Stored dataset items:
From an optimization exercise on the open Yosys and OpenROAD flow, aimed at small area, a short achievable clock period and few clock cycles; shortcuts taken in it are not production practice.
The RTL was checked by simulation tests, not by an equivalence proof against the original design.
Power figures rest on the tool's default switching activity, not on a simulated workload.

[flow/design.v]
module lc3_core (
    input  wire        clk,
    input  wire        rst,
    input  wire [15:0] start_pc,
    output reg         mem_req,
    output reg         mem_we,
    output reg  [15:0] mem_addr,
    output wire [15:0] mem_wdata,
    input  wire        mem_gnt,
    input  wire [15:0] mem_rdata,
    output reg         out_vld,
    output reg  [7:0]  out_data,
    input  wire        out_rdy,
    input  wire        out_fail,
    output reg         in_rdy,
    input  wire        in_vld,
    input  wire [7:0]  in_data,
    input  wire        in_fail,
    output wire [1:0]  status,
    output wire [15:0] stop_pc,
    output wire [15:0] stop_ir,
    output wire        stop_dev
);
    localparam ST_RUN  = 2'd0;
    localparam ST_HALT = 2'd1;
    localparam ST_FLT  = 2'd2;
    localparam ST_IOF  = 2'd3;
    localparam S_RUN   = 4'd0;    
    localparam S_LW    = 4'd1;    
    localparam S_FIX   = 4'd2;    
    localparam S_JMP   = 4'd3;    
    localparam S_MEM   = 4'd4;    
    localparam S_PW    = 4'd5;    
    localparam S_SLW   = 4'd6;    
    localparam S_REDIR = 4'd7;    
    localparam S_IN    = 4'd8;    
    localparam S_OUT   = 4'd9;    
    localparam S_SRD   = 4'd10;   
    localparam S_SW    = 4'd11;   
    localparam S_STOP  = 4'd12;   
    reg [3:0]  state;
    reg [1:0]  run_st;
    reg [15:0] nf;           
    reg        dv;           
    reg [15:0] ir;           
    reg        iv;           
    reg [15:0] ipc1;         
    reg [15:0] ea;           
    reg        stale;        
    reg [2:0]  p2;           
    reg [2:0]  ld_dr;        
    reg [2:0]  cond;         
    reg [15:0] regs [0:7];
    reg        indir;        
    reg [7:0]  sword;        
    reg        hi;           
    reg        iodev;        
    assign status   = run_st;
    assign stop_pc  = ipc1 - 16'd1;
    assign stop_ir  = ir;
    assign stop_dev = iodev;
    function [2:0] cc_of;
        input [15:0] v;
        begin
            if (v == 16'h0000)  cc_of = 3'b010;
            else if (v[15])     cc_of = 3'b100;
            else                cc_of = 3'b001;
        end
    endfunction
    wire [15:0] dw   = mem_rdata;
    wire [3:0]  dop  = dw[15:12];
    wire [15:0] dbase = regs[dw[8:6]];
    wire d_is_jsr  = (dop == 4'd4);
    wire d_is_b6   = (dop == 4'd6) || (dop == 4'd7);
    wire d_is_jmp  = (dop == 4'd12) || (d_is_jsr && !dw[11] && dw[8:6] != 3'd7);
    wire d_is_jr7  = d_is_jsr && !dw[11] && dw[8:6] == 3'd7;
    wire d_is_j11  = d_is_jsr && dw[11];
    wire [15:0] d_off = d_is_jr7 ? 16'h0000 :
                        d_is_j11 ? {{5{dw[10]}}, dw[10:0]} :
                                   {{7{dw[8]}}, dw[8:0]};
    wire [15:0] d_pc;
    lc3_add16 u_dpc (.a(nf), .b(d_off), .ci(1'b0), .s(d_pc));
    wire [15:0] d_b6;
    lc3_add16 u_db6 (.a(dbase), .b({{10{dw[5]}}, dw[5:0]}), .ci(1'b0), .s(d_b6));
    wire [15:0] d_ea  = d_is_b6 ? d_b6 : d_is_jmp ? dbase : d_pc;
    wire [2:0]  d_p2 = dw[13] ? dw[11:9] : dw[2:0];
    wire [3:0] op   = ir[15:12];
    wire e_br   = (op == 4'd0);
    wire e_add  = (op == 4'd1);
    wire e_ld   = (op == 4'd2);
    wire e_st   = (op == 4'd3);
    wire e_jsr  = (op == 4'd4);
    wire e_and  = (op == 4'd5);
    wire e_ldr  = (op == 4'd6);
    wire e_str  = (op == 4'd7);
    wire e_not  = (op == 4'd9);
    wire e_ldi  = (op == 4'd10);
    wire e_sti  = (op == 4'd11);
    wire e_jmp  = (op == 4'd12);
    wire e_lea  = (op == 4'd14);
    wire e_trap = (op == 4'd15);
    wire e_bad  = (op == 4'd8) || (op == 4'd13);
    wire [7:0] vec = ir[7:0];
    wire t_getc = e_trap && (vec == 8'h20);
    wire t_out  = e_trap && (vec == 8'h21);
    wire t_in   = e_trap && (vec == 8'h23);
    wire t_str  = e_trap && (vec == 8'h22 || vec == 8'h24);
    wire t_halt = e_trap && (vec == 8'h25);
    wire t_badv = e_trap && !(vec[7:3] == 5'b00100 && (vec[2:0] <= 3'd5));
    wire e_store = e_st || e_str || e_sti;
    wire e_base  = e_ldr || e_str || e_jmp || (e_jsr && !ir[11] && ir[8:6] != 3'd7);
    wire e_fixit = e_base && stale;
    wire [15:0] rs1 = regs[ir[8:6]];
    wire [15:0] rs2 = regs[p2];
    wire [15:0] r0  = regs[0];
    wire [15:0] imm  = ir[13] ? {{10{ir[5]}}, ir[5:0]} : {{11{ir[4]}}, ir[4:0]};
    wire [15:0] opb  = (ir[5] || ir[13]) ? imm : rs2;
    wire [15:0] sum;
    lc3_add16 u_alu (.a(rs1), .b(opb), .ci(1'b0), .s(sum));
    wire [15:0] andv = rs1 & opb;
    wire [15:0] notv = ~rs1;
    wire        sum_z = &(~((rs1 ^ opb) ^ {(rs1[14:0] | opb[14:0]), 1'b0}));
    wire [15:0] alu   = e_and ? andv : e_not ? notv : sum;
    wire        alu_z = e_and ? ~|andv : e_not ? &rs1 : sum_z;
    wire taken = |(ir[11:9] & cond);
    wire        s_putsp = ir[2];
    wire [7:0]  sbyte   = hi ? mem_rdata[15:8] : mem_rdata[7:0];
    wire        s_end   = s_putsp ? (sbyte == 8'h00) : (mem_rdata == 16'h0000);
    wire [15:0] s_next  = (!s_putsp || hi) ? ea + 16'd1 : ea;
    assign mem_wdata = rs2;
    reg        e_fin;        
    reg        e_redir;      
    reg [15:0] e_tgt;
    reg        pf;           
    reg        e_rr;         
    always @(*) begin
        mem_req  = 1'b0;
        mem_we   = 1'b0;
        mem_addr = ea;
        out_vld  = 1'b0;
        out_data = sword;
        in_rdy   = 1'b0;
        e_fin    = 1'b0;
        e_redir  = 1'b0;
        e_tgt    = ea;
        pf       = 1'b0;
        e_rr     = 1'b0;
        case (state)
            S_RUN: begin
                if (!iv) begin
                    pf    = 1'b1;
                    e_fin = 1'b1;
                end else if (e_add || e_and || e_not || e_lea || (e_br && !taken)) begin
                    pf    = 1'b1;
                    e_fin = 1'b1;
                end else if (e_br || ((e_jsr || e_jmp) && !e_fixit)) begin
                    e_redir = 1'b1;
                    e_rr    = 1'b1;
                    e_fin   = 1'b1;
                end else if ((e_ld || (e_ldr && !stale))) begin
                    mem_req = 1'b1;
                    e_fin   = mem_gnt;
                end else if ((e_st || (e_str && !stale))) begin
                    mem_req = 1'b1;
                    mem_we  = 1'b1;
                    e_fin   = mem_gnt && (ea != ipc1);
                end else if (e_ldi || e_sti) begin
                    mem_req = 1'b1;
                end else if (t_out) begin
                    out_vld  = 1'b1;
                    out_data = r0[7:0];
                    pf       = 1'b1;
                    e_fin    = out_rdy && !out_fail;
                end else if (t_getc) begin
                    in_rdy   = 1'b1;
                    pf       = 1'b1;
                    e_fin    = in_vld && !in_fail;
                end else if (t_in) begin
                    in_rdy   = 1'b1;
                end else if (t_str) begin
                    mem_req  = 1'b1;
                    mem_addr = r0;
                end
            end
            S_LW: begin
                pf = 1'b1;
            end
            S_JMP: begin
                e_redir = 1'b1;
            end
            S_MEM: begin
                mem_req = 1'b1;
                mem_we  = e_store && !indir;
            end
            S_PW: begin
                mem_req  = 1'b1;
                mem_addr = mem_rdata;
                mem_we   = e_sti;
            end
            S_SLW, S_REDIR: begin
                e_redir = 1'b1;
                e_tgt   = ipc1;
            end
            S_IN: begin
                in_rdy  = 1'b1;
                if (in_vld && !in_fail && !ir[0]) begin
                    e_redir = 1'b1;
                    e_tgt   = ipc1;
                end
            end
            S_OUT: begin
                out_vld = 1'b1;
                if (out_rdy && !out_fail && ir[0]) begin
                    e_redir = 1'b1;
                    e_tgt   = ipc1;
                end
            end
            S_SRD: begin
                mem_req = 1'b1;
            end
            S_SW: begin
                out_vld  = !s_end;
                out_data = sbyte;
                mem_req  = 1'b1;
                mem_addr = s_next;
            end
            default: ;
        endcase
        if (e_redir) begin
            mem_req  = 1'b1;
            mem_addr = e_tgt;
        end else if (pf) begin
            mem_req  = 1'b1;
            mem_addr = nf;
        end
    end
    wire       e_wr   = iv && (state == S_RUN) &&
                        (e_add || e_and || e_not || e_lea || e_ld || e_ldr || e_jsr || e_trap);
    wire [2:0] e_wdst = e_jsr ? 3'd7 : e_trap ? 3'd0 : ir[11:9];
    wire       take   = e_fin && !e_rr && dv;
    reg        rf_we;
    reg [2:0]  rf_wa;
    reg [15:0] rf_wd;
    reg        cc_we;
    reg [2:0]  cc_n;
    always @(*) begin
        rf_we = 1'b0;
        rf_wa = ir[11:9];
        rf_wd = alu;
        cc_we = 1'b0;
        cc_n  = {alu[15], alu_z, !alu[15] && !alu_z};
        case (state)
            S_RUN: begin
                if (iv) begin
                    if (e_add || e_and || e_not) begin
                        rf_we = 1'b1;
                        cc_we = 1'b1;
                    end else if (e_lea) begin
                        rf_we = 1'b1;
                        rf_wd = ea;
                        cc_we = 1'b1;
                        cc_n  = cc_of(ea);
                    end else if (e_jsr && !e_fixit) begin
                        rf_we = 1'b1;
                        rf_wa = 3'd7;
                        rf_wd = ipc1;
                    end else if (t_getc) begin
                        rf_we = in_vld && !in_fail;
                        rf_wa = 3'd0;
                        rf_wd = {8'h00, in_data};
                    end
                end
            end
            S_JMP: begin
                rf_we = e_jsr;
                rf_wa = 3'd7;
                rf_wd = ipc1;
            end
            S_LW: begin
                rf_we = 1'b1;
                rf_wa = ld_dr;
                rf_wd = mem_rdata;
                cc_we = 1'b1;
                cc_n  = cc_of(mem_rdata);
            end
            S_SLW: begin
                rf_we = 1'b1;
                rf_wd = mem_rdata;
                cc_we = 1'b1;
                cc_n  = cc_of(mem_rdata);
            end
            S_IN: begin
                rf_we = in_vld && !in_fail && !ir[0];
                rf_wa = 3'd0;
                rf_wd = {8'h00, in_data};
            end
            S_OUT: begin
                rf_we = out_rdy && !out_fail && ir[0] && ir[1];
                rf_wa = 3'd0;
                rf_wd = {8'h00, sword};
            end
            default: ;
        endcase
    end
    wire [15:0] rf_wd_r = rst ? 16'h0000 : rf_wd;
    genvar g;
    generate
        for (g = 0; g < 8; g = g + 1) begin : rf
            always @(posedge clk)
                if (rst || (rf_we && rf_wa == g))
                    regs[g] <= rf_wd_r;
        end
    endgenerate
    always @(posedge clk) begin
        if (rst)
            cond <= 3'b010;
        else if (cc_we)
            cond <= cc_n;
    end
    wire fetch = (e_redir || pf) && mem_gnt;
    always @(posedge clk) begin
        if (rst) begin
            nf <= start_pc;
            dv <= 1'b0;
            iv <= 1'b0;
        end else begin
            dv <= fetch;
            if (fetch)
                nf <= mem_addr + 16'd1;
            else if (e_redir)
                nf <= e_tgt;
            if (e_fin || e_redir)
                iv <= take;
            if (take) begin
                ir    <= dw;
                ipc1  <= nf;
                p2    <= d_p2;
                stale <= e_wr && (dw[8:6] == e_wdst);
            end
        end
    end
    always @(posedge clk) begin
        if (rst) begin
            state  <= S_RUN;
            run_st <= ST_RUN;
        end else begin
            case (state)
                S_RUN: begin
                    if (iv) begin
                        if (e_bad || t_badv) begin
                            run_st <= ST_FLT;
                            state  <= S_STOP;
                        end else if (t_halt) begin
                            run_st <= ST_HALT;
                            state  <= S_STOP;
                        end else if (e_fixit) begin
                            state <= S_FIX;
                        end else if (e_ld || e_ldr) begin
                            ld_dr <= ir[11:9];
                            indir <= 1'b0;
                            state <= mem_gnt ? S_LW : S_MEM;
                        end else if (e_st || e_str) begin
                            indir <= 1'b0;
                            if (!mem_gnt)
                                state <= S_MEM;
                            else if (ea == ipc1)
                                state <= S_REDIR;
                        end else if (e_ldi || e_sti) begin
                            indir <= 1'b1;
                            state <= mem_gnt ? S_PW : S_MEM;
                        end else if (t_out) begin
                            if (out_rdy) begin
                                if (out_fail) begin
                                    iodev  <= 1'b1;
                                    run_st <= ST_IOF;
                                    state  <= S_STOP;
                                end
                            end else begin
                                sword <= r0[7:0];
                                state <= S_OUT;
                            end
                        end else if (t_getc || t_in) begin
                            if (in_vld) begin
                                if (in_fail) begin
                                    iodev  <= 1'b0;
                                    run_st <= ST_IOF;
                                    state  <= S_STOP;
                                end else if (t_in) begin
                                    sword <= in_data;
                                    state <= S_OUT;
                                end
                            end else begin
                                state <= S_IN;
                            end
                        end else if (t_str) begin
                            ea    <= r0;
                            hi    <= 1'b0;
                            state <= mem_gnt ? S_SW : S_SRD;
                        end
                    end
                end
                S_LW: state <= S_RUN;
                S_FIX: begin
                    ea    <= (e_ldr || e_str) ? sum : rs1;
                    indir <= 1'b0;
                    state <= (e_ldr || e_str) ? S_MEM : S_JMP;
                end
                S_JMP: state <= S_RUN;
                S_MEM: begin
                    if (mem_gnt) begin
                        if (indir)
                            state <= S_PW;
                        else if (e_store)
                            state <= S_REDIR;
                        else
                            state <= S_SLW;
                    end
                end
                S_PW: begin
                    ea    <= mem_rdata;
                    indir <= 1'b0;
                    if (mem_gnt)
                        state <= e_sti ? S_REDIR : S_SLW;
                    else
                        state <= S_MEM;
                end
                S_SLW, S_REDIR: state <= S_RUN;
                S_IN: begin
                    if (in_vld) begin
                        if (in_fail) begin
                            iodev  <= 1'b0;
                            run_st <= ST_IOF;
                            state  <= S_STOP;
                        end else if (!ir[0]) begin
                            state <= S_RUN;
                        end else begin
                            sword <= in_data;
                            state <= S_OUT;
                        end
                    end
                end
                S_OUT: begin
                    if (out_rdy) begin
                        if (out_fail) begin
                            iodev  <= 1'b1;
                            run_st <= ST_IOF;
                            state  <= S_STOP;
                        end else if (ir[0]) begin
                            state <= S_RUN;
                        end else begin
                            ea    <= s_next;
                            hi    <= s_putsp && !hi;
                            state <= S_SRD;
                        end
                    end
                end
                S_SRD: begin
                    if (mem_gnt)
                        state <= S_SW;
                end
                S_SW: begin
                    if (s_end) begin
                        state <= S_REDIR;
                    end else if (out_rdy) begin
                        if (out_fail) begin
                            iodev  <= 1'b1;
                            run_st <= ST_IOF;
                            state  <= S_STOP;
                        end else begin
                            ea    <= s_next;
                            hi    <= s_putsp && !hi;
                            state <= mem_gnt ? S_SW : S_SRD;
                        end
                    end else begin
                        sword <= sbyte;
                        state <= S_OUT;
                    end
                end
                S_STOP: ;
                default: state <= S_RUN;
            endcase
            if (take)
                ea <= d_ea;
        end
    end
endmodule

• [What the task asks] Go through the records and show every line with the string "fetch" in it.

• [Solved exercise]
    wire fetch = (e_redir || pf) && mem_gnt;
            dv <= fetch;
            if (fetch)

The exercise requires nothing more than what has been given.